Aim of the task
Your job is to set down the stretch of entries that opens with the line containing "export CELL_PAD_IN_SITES_GLOBAL_PLACEMENT = 2" and closes with the line containing "export SYNTH_ARGS = -nofsm -noshare". Keep both end lines, copy each exactly, and add nothing.

[Stored items]
==> config.mk <==
export PLATFORM = sky130hd
export DESIGN_NAME = gen3_framing_scheduler
export DESIGN_NICKNAME = d
export VERILOG_FILES = /design/src/rtl/gen3_framing_scheduler_pkg.sv /design/src/rtl/gen3_framing_scheduler_rr_arb2.sv /design/src/rtl/gen3_framing_scheduler.sv
export SDC_FILE = /design/constraint.sdc
export NUM_CORES = 1
export LEC_CHECK = 0
export BUFFER_PORTS_ARGS = -buffer_cell sky130_fd_sc_hd__buf_2
export CELL_PAD_IN_SITES_DETAIL_PLACEMENT = 1
export CELL_PAD_IN_SITES_GLOBAL_PLACEMENT = 2
export CORE_ASPECT_RATIO = 0.75
export CORE_UTILIZATION = 38
export DETAILED_ROUTE_END_ITERATION = 8
export HOLD_SLACK_MARGIN = 0.12
export PLACE_DENSITY = 0.92
export SETUP_SLACK_MARGIN = 0.4
export SYNTH_ARGS = -nofsm -noshare
export SYNTH_HDL_FRONTEND = slang
export SYNTH_HIERARCHICAL = 1
export SYNTH_SLANG_ARGS = --single-unit
==> constraint.sdc <==
create_clock -name clk -period 13.2 [get_ports clk]
set_input_delay 1.98 -clock clk [delete_from_list [all_inputs] [get_ports clk]]
set_output_delay 1.98 -clock clk [all_outputs]
set_load 0.01 [all_outputs]
==> src/rtl/gen3_framing_scheduler_pkg.sv <==
// -----------------------------------------------------------------------------
// gen3_framing_pkg
// Shared definitions for the Gen3 (128b/130b) transmit framing scheduler and
// the matching receive-side byte checker: framing token bytes, the data block
// sync header, FSM state encoding, round-robin owner encoding and the STP
// token byte builder.
// Optional feature macro: GEN3_EDB_NULLIFY_EN (adds the EDB_TOK state).
// -----------------------------------------------------------------------------
package gen3_framing_pkg;

  localparam logic [3:0] STP_NIB   = 4'hF;
  localparam logic [7:0] SDP_B0    = 8'hF0;
  localparam logic [7:0] SDP_B1    = 8'hAC;
  localparam logic [7:0] EDB_B     = 8'hC0;
  localparam logic [7:0] IDL_B     = 8'h00;
  localparam logic [1:0] SYNC_DATA = 2'b01;

  typedef enum logic [2:0] {
    IDLE,
    STP_TOK,
    TLP_BODY,
    SDP_TOK,
    DLLP_BODY
`ifdef GEN3_EDB_NULLIFY_EN
    ,
    EDB_TOK
`endif
  } fsm_state_t;

  typedef enum logic {
    RR_TLP,
    RR_DLLP
  } rr_owner_t;

  // Byte idx (0..3) of the 4-byte STP token for a given length and sequence.
  function automatic logic [7:0] stp_byte(input logic [10:0] len,
                                          input logic [11:0] seq,
                                          input logic [1:0]  idx);
    logic [7:0] b;
    case (idx)
      2'd0:    b = {len[3:0], STP_NIB};
      2'd1:    b = {1'b0, len[10:4]};
      2'd2:    b = {4'h0, seq[11:8]};
      default: b = seq[7:0];
    endcase
    return b;
  endfunction

endpackage

==> src/rtl/gen3_framing_scheduler_rr_arb2.sv <==
// -----------------------------------------------------------------------------
// gen3_rr_arb2
// Two-requester round-robin arbiter. Requester A is the TLP source, B the
// DLLP source. Grants are only issued while en is high (aligned idle slot);
// the owner memory moves only when the granted byte is actually transferred.
// Ports:
//   clk, rst        clock, synchronous active-high reset
//   en              arbitration slot open
//   req_a, req_b    requests
//   upd             granted byte transferred this cycle
//   gnt_a, gnt_b    combinational one-hot grant
// -----------------------------------------------------------------------------
module gen3_rr_arb2
  import gen3_framing_pkg::*;
(
  input  logic clk,
  input  logic rst,
  input  logic en,
  input  logic req_a,
  input  logic req_b,
  input  logic upd,
  output logic gnt_a,
  output logic gnt_b
);

  rr_owner_t rr_last;

  always_comb begin
    gnt_a = en && req_a && (!req_b || (rr_last == RR_DLLP));
    gnt_b = en && req_b && (!req_a || (rr_last == RR_TLP));
  end

  // Reset to DLLP so that the TLP side wins the first tie.
  always_ff @(posedge clk) begin
    if (rst) begin
      rr_last <= RR_DLLP;
    end else if (upd && gnt_a) begin
      rr_last <= RR_TLP;
    end else if (upd && gnt_b) begin
      rr_last <= RR_DLLP;
    end
  end

endmodule

==> src/rtl/gen3_framing_scheduler.sv <==
// -----------------------------------------------------------------------------
// gen3_framing_scheduler
// Gen3 transmit byte scheduler: arbitrates one TLP and one DLLP requester,
// frames packets with STP / SDP tokens, fills gaps with IDL and flags the
// first byte of every 16-byte block (sync header 2'b01).
// Optional feature macro: GEN3_EDB_NULLIFY_EN -- tlp_abort, or a 4-cycle
// body underrun, ends the TLP with an EDB token (C0 x4).
// Ports:
//   clk, rst                      clock, synchronous active-high reset
//   tlp_req/tlp_len_dw/tlp_seq    TLP request, length in DW (incl. token), seq
//   tlp_gnt                       pulse on STP byte0 transfer
//   tlp_data/_valid/_ready        TLP body byte stream
//   tlp_abort                     nullify current TLP (EDB build only)
//   dllp_req/dllp_data            DLLP request and 6 body bytes (byte0 LSB)
//   dllp_gnt                      pulse on SDP byte0 transfer
//   out_data/_valid/_ready        framed byte stream
//   out_sync_hdr/out_block_start  block sync header, byte 0 of block flag
//   len_err                       pulse when a too-short TLP is rejected
// -----------------------------------------------------------------------------
module gen3_framing_scheduler
  import gen3_framing_pkg::*;
#(
  parameter int BLOCK_BYTES = 16,
  parameter int DLLP_BYTES  = 6,
  parameter int MIN_TLP_DW  = 2
) (
  input  logic        clk,
  input  logic        rst,
  input  logic        tlp_req,
  input  logic [10:0] tlp_len_dw,
  input  logic [11:0] tlp_seq,
  output logic        tlp_gnt,
  input  logic [7:0]  tlp_data,
  input  logic        tlp_data_valid,
  output logic        tlp_data_ready,
  input  logic        tlp_abort,
  input  logic        dllp_req,
  input  logic [47:0] dllp_data,
  output logic        dllp_gnt,
  output logic [7:0]  out_data,
  output logic        out_valid,
  input  logic        out_ready,
  output logic [1:0]  out_sync_hdr,
  output logic        out_block_start,
  output logic        len_err
);

  localparam int          BW        = $clog2(BLOCK_BYTES);
  localparam logic [12:0] DLLP_LAST = 13'(DLLP_BYTES - 1);
  localparam logic [10:0] MIN_LEN   = 11'(MIN_TLP_DW);

  fsm_state_t      state, state_nxt;
  logic [BW-1:0]   blk_idx;
  logic [12:0]     byte_cnt, cnt_nxt;
  logic [12:0]     limit;
  logic            len_rej, rej_nxt;
  logic [10:0]     len_q;
  logic [11:0]     seq_q;
  logic [47:0]     dllp_q;
  logic            xfer, ld_tlp, ld_dllp;
  logic            aligned, len_bad, arb_en, gnt_t, gnt_d;

`ifdef GEN3_EDB_NULLIFY_EN
  logic [1:0]      urun, urun_nxt;
`else
  logic            unused_abort;
  assign unused_abort = tlp_abort;
`endif

  assign aligned = (blk_idx[1:0] == 2'b00);
  assign len_bad = (tlp_len_dw < MIN_LEN);
  assign limit   = {len_q, 2'b00} - 13'd4;
  assign arb_en  = !rst && (state == IDLE) && aligned;

  assign out_sync_hdr    = SYNC_DATA;
  assign out_block_start = !rst && (blk_idx == '0);

  gen3_rr_arb2 u_arb (
    .clk   (clk),
    .rst   (rst),
    .en    (arb_en),
    .req_a (tlp_req && !len_bad),
    .req_b (dllp_req),
    .upd   (xfer),
    .gnt_a (gnt_t),
    .gnt_b (gnt_d)
  );

  // Control state: advances only on a transfer (or an EDB abort).
  always_ff @(posedge clk) begin
    if (rst) begin
      state    <= IDLE;
      blk_idx  <= '0;
      byte_cnt <= '0;
      len_rej  <= 1'b0;
`ifdef GEN3_EDB_NULLIFY_EN
      urun     <= '0;
`endif
    end else begin
      state    <= state_nxt;
      byte_cnt <= cnt_nxt;
      len_rej  <= rej_nxt;
      if (xfer) begin
        blk_idx <= blk_idx + BW'(1);
      end
`ifdef GEN3_EDB_NULLIFY_EN
      urun     <= urun_nxt;
`endif
    end
  end

  // Packet fields captured at grant.
  always_ff @(posedge clk) begin
    if (ld_tlp) begin
      len_q <= tlp_len_dw;
      seq_q <= tlp_seq;
    end
    if (ld_dllp) begin
      dllp_q <= dllp_data;
    end
  end

  always_comb begin
    state_nxt      = state;
    cnt_nxt        = byte_cnt;
    out_valid      = 1'b0;
    out_data       = IDL_B;
    tlp_data_ready = 1'b0;
    tlp_gnt        = 1'b0;
    dllp_gnt       = 1'b0;
    len_err        = 1'b0;
    ld_tlp         = 1'b0;
    ld_dllp        = 1'b0;
    xfer           = 1'b0;
    rej_nxt        = len_rej && tlp_req;
`ifdef GEN3_EDB_NULLIFY_EN
    urun_nxt       = '0;
`endif
    if (!rst) begin
      case (state)
        IDLE: begin
          out_valid = 1'b1;
          // Token byte0 goes out in the grant cycle itself.
          if (gnt_t) begin
            out_data = stp_byte(tlp_len_dw, tlp_seq, 2'd0);
          end else if (gnt_d) begin
            out_data = SDP_B0;
          end
          xfer = out_ready;
          if (xfer) begin
            if (gnt_t) begin
              tlp_gnt   = 1'b1;
              ld_tlp    = 1'b1;
              state_nxt = STP_TOK;
              cnt_nxt   = 13'd1;
            end else if (gnt_d) begin
              dllp_gnt  = 1'b1;
              ld_dllp   = 1'b1;
              state_nxt = SDP_TOK;
            end
            // One pulse per request: len_rej holds until tlp_req drops.
            if (aligned && tlp_req && len_bad && !len_rej) begin
              len_err = 1'b1;
              rej_nxt = 1'b1;
            end
          end
        end
        STP_TOK: begin
          out_valid = 1'b1;
          out_data  = stp_byte(len_q, seq_q, byte_cnt[1:0]);
          xfer      = out_ready;
          if (xfer) begin
            if (byte_cnt[1:0] == 2'd3) begin
              state_nxt = TLP_BODY;
              cnt_nxt   = '0;
            end else begin
              cnt_nxt = byte_cnt + 13'd1;
            end
          end
        end
        TLP_BODY: begin
`ifdef GEN3_EDB_NULLIFY_EN
          out_valid = tlp_data_valid && !tlp_abort;
`else
          out_valid = tlp_data_valid;
`endif
          out_data       = tlp_data;
          xfer           = out_valid && out_ready;
          tlp_data_ready = xfer;
          if (xfer) begin
            if (byte_cnt + 13'd1 == limit) begin
              state_nxt = IDLE;
              cnt_nxt   = '0;
            end else begin
              cnt_nxt = byte_cnt + 13'd1;
            end
          end
`ifdef GEN3_EDB_NULLIFY_EN
          if (!tlp_data_valid) begin
            urun_nxt = urun + 2'd1;
          end
          // Abort or the 4th consecutive underrun cycle nullifies the TLP.
          if (tlp_abort || (!tlp_data_valid && (urun == 2'd3))) begin
            state_nxt = EDB_TOK;
            cnt_nxt   = '0;
          end
`endif
        end
        SDP_TOK: begin
          out_valid = 1'b1;
          out_data  = SDP_B1;
          xfer      = out_ready;
          if (xfer) begin
            state_nxt = DLLP_BODY;
            cnt_nxt   = '0;
          end
        end
        DLLP_BODY: begin
          out_valid = 1'b1;
          out_data  = dllp_q[{byte_cnt[2:0], 3'b000} +: 8];
          xfer      = out_ready;
          if (xfer) begin
            if (byte_cnt == DLLP_LAST) begin
              state_nxt = IDLE;
              cnt_nxt   = '0;
            end else begin
              cnt_nxt = byte_cnt + 13'd1;
            end
          end
        end
`ifdef GEN3_EDB_NULLIFY_EN
        EDB_TOK: begin
          out_valid = 1'b1;
          out_data  = EDB_B;
          xfer      = out_ready;
          if (xfer) begin
            if (byte_cnt[1:0] == 2'd3) begin
              state_nxt = IDLE;
              cnt_nxt   = '0;
            end else begin
              cnt_nxt = byte_cnt + 13'd1;
            end
          end
        end
`endif
        default: begin
          state_nxt = IDLE;
          cnt_nxt   = '0;
        end
      endcase
    end
  end

endmodule

==> metrics.md <==
| Metric | Value |
|---|---|
| H-tree levels | 3 |
| Commonest non-fill, non-tap cell in the layout | buf_2 |
| Fin crit period | 6.49 ns |
| Non-filler cells, final | 689 |
| Crit-path max cell delay | 0.45 ns |
| HP Class | reg -> reg |
| Total power | 819 µW |
| Endpoint type of the worst setup path | primary output |
| Initial Util | 39.2% |
| Top Ports | 102 |
| Total Routing Usage GR | 22.3% |
| Period utilization | 49.2% |
| EDFF count, synth | 71 |
| Ys Warns | 6 |
| Die height | 99.5 µm |
| Vias | 3851 |
| Area Growth Syn to Fin | 19.4% |
| Nets | 613 |
| Final Worst Setup Slack | 6.71 ns |
| Width of the die | 132 µm |
| DP Worst Slack | 6.77 ns |
| Clk Latency, worst-skew pair | 0.34 ns |
| Peak VDD IR | 0.0907 mV |
| Syn avg cell area | 11.1 µm² |
| Final hold slack | 0.514 ns |
| HPWL after DPL | 10.5 mm |
| Finish-stage setup viols | 0 |
| Leak | 2.09 nW |
| DRT iter0 DRCs | 207 |
| Clock skew | 0.00489 ns |
| Sequential area share after synthesis | 53.4% |
| Fin. Hold Viols | 0 |
| DR WL/cell | 20.4 µm |
| Antenna diode count | 0 |
| Total gr overflow | 0 |
| Post-route DRC | 0 |
| Cell at the slowest stage of the critical path | a21oi_1 |
| Unrepaired setup endpoints after global routing | no |
| CTS tree | yes |
| Fillers | 1360 |
| Clock-pin slew on the worst setup and hold paths | 0.06 ns |
| Post-CTS setup buffer count | 0 |
| Fmax | 0.154 GHz |
| Critical path class | in -> out |
| Most frequent cells in the layout | 98 x buf_2, 71 x edfxtp_1, 45 x nand2_1 |
| Vias in the first global route | 4098 |
| Post_cts resized | 0 |
| FP Rows | 35 |
| CTS Sinks | 93 |
| Die ar. | 13100 µm² |
| Worst-Margin Slew | 1.07 ns |
| CTS max path bufs | 2 |
| PortBufs | 98 |
| Pwr dens | 142 nW/µm² |
| Syn Inst Count | 436 |
| Syn nets | 530 |
| Initial DRT Pass Iterations | 4 |
| Largest net degree at the start of global routing | 50 |
| Setup_tns | 0 ns |
| Post-Synthesis Cell Area | 4820 µm² |
| Post-synth ARST share | 0% |
| Critical path launch point type | input pin |
| Placed insts | 674 |
| Most common cell on crit path | a21oi_1 |
| CP Data Required Time | 11.22 ns |
| First-pass GRT wire length | 22.0 mm |
| CP max FO | 21 |
| Critical Path AT | 4.51 ns |
| Unique masters post-synth | 64 |
| Antenna violations before repair | 0 |
| Final ANT Viol Nets | 0 |
| CORE AREA | 12300 µm² |
| Crit-path cells | buf_2 -> nand2b_1 -> nor3_1 -> nand2_1 -> a21oi_1 -> nand2b_1 -> or2_2 -> a21oi_1 -> a221oi_1 -> a21oi_1 -> buf_2 |
| Maxcap violations | 0 |
| Synth Flop Type | edfxtp_1 |
| # hold bufs at CTS | 0 |
| Cts bufs inserted | 9 |
| Synthesized flop and latch total | 93 |
| Cell chosen for the clock root | clkbuf_16 |
| Final WL | 14.1 mm |
| GPL Wtd Cong | 0.867 |
| Rel. slew slack | 29.0% |
| Final Max Slew Viols | 0 |
| Proportion of layout cells with a drive suffix above 1 | 25.6% |
| Vias per cell | 5.59 |
| Outcome | finished, final reports clean |
## final timing paths
check	from	endpoint	slack (ns)	cells past startpoint
setup / recovery	rst	out_data[5]	6.71	11
hold / removal	len_rej	len_rej	0.51	2
setup reg to reg	state[0]	byte_cnt[7]	8.81	12
hold reg to reg	len_rej	len_rej	0.51	2
## state kept, by name (all words and copies together), names as in the netlist
signal	count
byte_cnt	13
u_arb/rr_last	1
seq_q	12
len_rej	1
len_q	11
blk_idx	4
dllp_q	48
state	3
## critical path: cells and delay by family
kind	cells	cell delay [ns]
and+or+nand+nor	5	1.19
AOI/OAI and AO/OA	4	0.93
buffers and inverters	2	0.40
## routing by layer
metal | GRT usage [%] | routed length (µm) | up-vias | share of wire (%)
met2 | 38.0 | 6700 | 118 | 48
met1 | 27.5 | 6270 | 1910 | 45
met5 | 0 | 0 | - | 0
li1 | - | - | 1804 | -
met3 | 5.61 | 829 | 19 | 5.9
met4 | 7.87 | 272 | 0 | 1.9
## cell families (layout without fill, tap and decap cells)
kind of cell / after synthesis / in the layout / share of synthesized area, %
xor+xnor: 28 / 28 / 5.66
mux: 17 / 17 / 5.63
fa+ha+maj: 8 / 8 / 2.08
compound gates: 106 / 106 / 14.4
buf+inv: 47 / 134 / 4.26
flops: 93 / 93 / 53.4
simple gates: 135 / 135 / 14.4
other cells: 2 / 2 / 0.156
## power breakdown
group / leakage, nW / internal (mW) / switching, mW
registers: 0.818 / 0.325 / 0.0125
logic: 1.11 / 0.0768 / 0.104
clock network: 0.168 / 0.186 / 0.114
total: 2.09 / 0.588 / 0.230
## per-stage QoR
step | cell area (µm²) | util [%]
final | 5760 | 46.8
after global routing | 5760 | 46.8
after CTS | 5760 | 46.8
after detailed placement | 5410 | 44.0
after global placement | 5410 | 44.0
after floorplan | 4820 | -
## synth_stat cells, drive strengths merged, types with 2 or more instances
library cell,number,area [µm²]
clkbuf,18,68.8
o21bai,2,15.0
mux2i,8,80.1
or2,3,18.8
a221oi,6,52.6
o31ai,3,22.5
o21a,2,15.0
a21boi,2,15.0
a21o,2,15.0
nand3,5,30.0
nand4,7,43.8
nand2b,7,43.8
xnor2,17,149
ha,8,100
or3,2,12.5
a22oi,3,22.5
xnor3,2,45.0
nor4,6,37.5
or4b,3,33.8
inv,18,67.6
o21ai,21,109
o22ai,12,75.1
xor2,9,78.8
a211o,2,17.5
buf,11,68.8
o221ai,3,26.3
nor2b,6,37.5
a21oi,25,125
conb,2,7.51
a31oi,9,56.3
a211oi,2,15.0
a222oi,2,20.0
and2,7,43.8
nor2,23,86.3
dfxtp,22,440
edfxtp,71,2130
nand2,45,169
nor3,14,70.1
mux4,8,180
nor4b,4,47.6
## layout make-up
| type | instances | area (µm²) | area share, % |
|---|---|---|---|
| clock buffers | 9 | 225 | 3.91 |
| clock inverters | 6 | 119 | 2.06 |
| inverters | 18 | 67.6 | 1.17 |
| multi-input cells | 296 | 2050 | 35.6 |
| flip-flops and latches | 93 | 2570 | 44.7 |
| well taps | 166 | 208 | 3.61 |
| repair buffers | 101 | 513 | 8.91 |
Power figures use the tool's default switching activity.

Output below
export CELL_PAD_IN_SITES_GLOBAL_PLACEMENT = 2
export CORE_ASPECT_RATIO = 0.75
export CORE_UTILIZATION = 38
export DETAILED_ROUTE_END_ITERATION = 8
export HOLD_SLACK_MARGIN = 0.12
export PLACE_DENSITY = 0.92
export SETUP_SLACK_MARGIN = 0.4
export SYNTH_ARGS = -nofsm -noshare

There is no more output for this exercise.